(Supplied records Opens)

[src/rtl/acc_feeder.sv]
// Buffers host words and clear commands in a small FIFO, then replays each one
// to the serial accumulator as a start bit, WIDTH bits MSB first and an idle gap.
module acc_feeder #(
    parameter int WIDTH      = 32,
    parameter int DEPTH      = 4,
    parameter int GAP_CYCLES = 2,
    parameter int CLR_CYCLES = 1
) (
    input logic         clk,
    input logic         rst,
    acc_feeder_if.slave bus
);
    localparam int AW   = $clog2(DEPTH);
    localparam int LW   = AW + 1;
    localparam int MAXC = (WIDTH > GAP_CYCLES)
                        ? ((WIDTH > CLR_CYCLES) ? WIDTH : CLR_CYCLES)
                        : ((GAP_CYCLES > CLR_CYCLES) ? GAP_CYCLES : CLR_CYCLES);
    localparam int CW   = $clog2(MAXC + 1);

    typedef enum logic [2:0] {IDLE, START, SHIFT, GAP, CLR} state_t;

    // FIFO storage: one entry is {clear flag, data word}
    logic [WIDTH:0]   mem [DEPTH];
    logic [AW-1:0]    wr_ptr, rd_ptr;
    logic [LW-1:0]    level;
    logic             full, empty, push, pop;
    logic [WIDTH:0]   head;

    state_t           state, state_d;
    logic [CW-1:0]    cnt, cnt_d;
    logic [WIDTH-1:0] sh, sh_d;
    logic             add_q, rx_q, clear_q;
    logic             add_d, rx_d, clear_d;

    assign full  = (level == LW'(DEPTH));
    assign empty = (level == '0);
    assign push  = bus.in_valid && !full;
    assign head  = mem[rd_ptr];

    // NOTE: the storage array has no reset; emptiness is defined by level and
    // the pointers alone, so clearing the data would only cost logic.
    always_ff @(posedge clk) begin
        if (push) begin
            mem[wr_ptr] <= {bus.in_clear, bus.in_data};
        end
    end

    always_ff @(posedge clk or posedge rst) begin
        if (rst) begin
            wr_ptr <= '0;
            rd_ptr <= '0;
            level  <= '0;
        end else begin
            if (push) wr_ptr <= wr_ptr + 1'b1;
            if (pop)  rd_ptr <= rd_ptr + 1'b1;
            case ({push, pop})
                2'b10:   level <= level + 1'b1;
                2'b01:   level <= level - 1'b1;
                default: level <= level;
            endcase
        end
    end

    // NOTE: add/rx/clear are decoded from the *next* state so the registered
    // outputs line up exactly with the state they describe.
    always_comb begin
        state_d = state;
        cnt_d   = cnt;
        sh_d    = sh;
        add_d   = 1'b0;
        rx_d    = 1'b1;
        clear_d = 1'b0;
        pop     = 1'b0;
        case (state)
            IDLE: begin
                if (!empty) begin
                    pop   = 1'b1;
                    cnt_d = '0;
                    if (head[WIDTH]) begin
                        state_d = CLR;
                        clear_d = 1'b1;
                    end else begin
                        state_d = START;
                        add_d   = 1'b1;
                        rx_d    = 1'b0;
                        sh_d    = head[WIDTH-1:0];
                    end
                end
            end
            START: begin
                state_d = SHIFT;
                cnt_d   = '0;
                add_d   = 1'b1;
                rx_d    = sh[WIDTH-1];
                sh_d    = {sh[WIDTH-2:0], 1'b0};
            end
            SHIFT: begin
                if (cnt == CW'(WIDTH - 1)) begin
                    state_d = GAP;
                    cnt_d   = '0;
                end else begin
                    cnt_d = cnt + 1'b1;
                    add_d = 1'b1;
                    rx_d  = sh[WIDTH-1];
                    sh_d  = {sh[WIDTH-2:0], 1'b0};
                end
            end
            GAP: begin
                if (cnt == CW'(GAP_CYCLES - 1)) begin
                    state_d = IDLE;
                    cnt_d   = '0;
                end else begin
                    cnt_d = cnt + 1'b1;
                end
            end
            CLR: begin
                if (cnt == CW'(CLR_CYCLES - 1)) begin
                    state_d = GAP;
                    cnt_d   = '0;
                end else begin
                    cnt_d   = cnt + 1'b1;
                    clear_d = 1'b1;
                end
            end
            default: state_d = IDLE;
        endcase
    end

    always_ff @(posedge clk or posedge rst) begin
        if (rst) begin
            state   <= IDLE;
            cnt     <= '0;
            sh      <= '0;
            add_q   <= 1'b0;
            rx_q    <= 1'b1;
            clear_q <= 1'b0;
        end else begin
            state   <= state_d;
            cnt     <= cnt_d;
            sh      <= sh_d;
            add_q   <= add_d;
            rx_q    <= rx_d;
            clear_q <= clear_d;
        end
    end

    assign bus.in_ready   = !full;
    assign bus.add        = add_q;
    assign bus.rx         = rx_q;
    assign bus.clear      = clear_q;
    assign bus.busy       = (state != IDLE) || !empty;
    assign bus.fifo_level = level;
endmodule
[config.mk]
export PLATFORM = sky130hd
export DESIGN_NAME = result_unloader
export DESIGN_NICKNAME = d
export VERILOG_FILES = /design/src/rtl/result_unloader_pkg.sv /design/src/rtl/result_unloader_piso_shift.sv /design/src/rtl/result_unloader.sv
export SDC_FILE = /design/constraint.sdc
export NUM_CORES = 1
export LEC_CHECK = 0
export ABC_CLOCK_PERIOD_IN_PS = 2400
export BUFFER_PORTS_ARGS = -buffer_cell sky130_fd_sc_hd__buf_2
export CELL_PAD_IN_SITES_DETAIL_PLACEMENT = 2
export CELL_PAD_IN_SITES_GLOBAL_PLACEMENT = 2
export CORE_UTILIZATION = 28
export CTS_CLUSTER_DIAMETER = 50
export DETAILED_ROUTE_END_ITERATION = 10
export PLACE_DENSITY_LB_ADDON = 0.1
export SYNTH_ARGS = -nofsm -noshare
export SYNTH_HDL_FRONTEND = slang
export SYNTH_HIERARCHICAL = 1
export SYNTH_SLANG_ARGS = --single-unit
[constraint.sdc]
create_clock -name clk -period 2.4 [get_ports clk]
set_input_delay 0.24 -clock clk [delete_from_list [all_inputs] [get_ports clk]]
set_output_delay 0.24 -clock clk [all_outputs]
set_load 0.01 [all_outputs]
[src/rtl/result_unloader_pkg.sv]
// Shared harness package for the multiplier compressor test harness.
// Holds the capture/unload state encoding and the mul20 geometry constants
// used by both the input-side column loaders and the result unloader.
package result_unloader_pkg;

  // mul20: 2*20+1 result columns, tallest input column holds 20 bits.
  localparam int MUL20_NCOL           = 41;
  localparam int MUL20_MAX_COL_HEIGHT = 20;

  // Width of the settle-delay counter (CAP_DELAY range 0..255).
  localparam int DLY_W = 8;

  typedef enum logic [1:0] {
    ST_IDLE  = 2'd0,
    ST_WAIT  = 2'd1,
    ST_SHIFT = 2'd2,
    ST_DONE  = 2'd3
  } unl_state_e;

endpackage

(Supplied records Closes)

**Task item**
From the records above, transcribe exactly the run of lines that opens with the line holding "if (head[WIDTH]) begin" and closes with the line holding "if (cnt == CW'(GAP_CYCLES", both included.

**Exercise response**
                    if (head[WIDTH]) begin
                        state_d = CLR;
                        clear_d = 1'b1;
                    end else begin
                        state_d = START;
                        add_d   = 1'b1;
                        rx_d    = 1'b0;
                        sh_d    = head[WIDTH-1:0];
                    end
                end
            end
            START: begin
                state_d = SHIFT;
                cnt_d   = '0;
                add_d   = 1'b1;
                rx_d    = sh[WIDTH-1];
                sh_d    = {sh[WIDTH-2:0], 1'b0};
            end
            SHIFT: begin
                if (cnt == CW'(WIDTH - 1)) begin
                    state_d = GAP;
                    cnt_d   = '0;
                end else begin
                    cnt_d = cnt + 1'b1;
                    add_d = 1'b1;
                    rx_d  = sh[WIDTH-1];
                    sh_d  = {sh[WIDTH-2:0], 1'b0};
                end
            end
            GAP: begin
                if (cnt == CW'(GAP_CYCLES - 1)) begin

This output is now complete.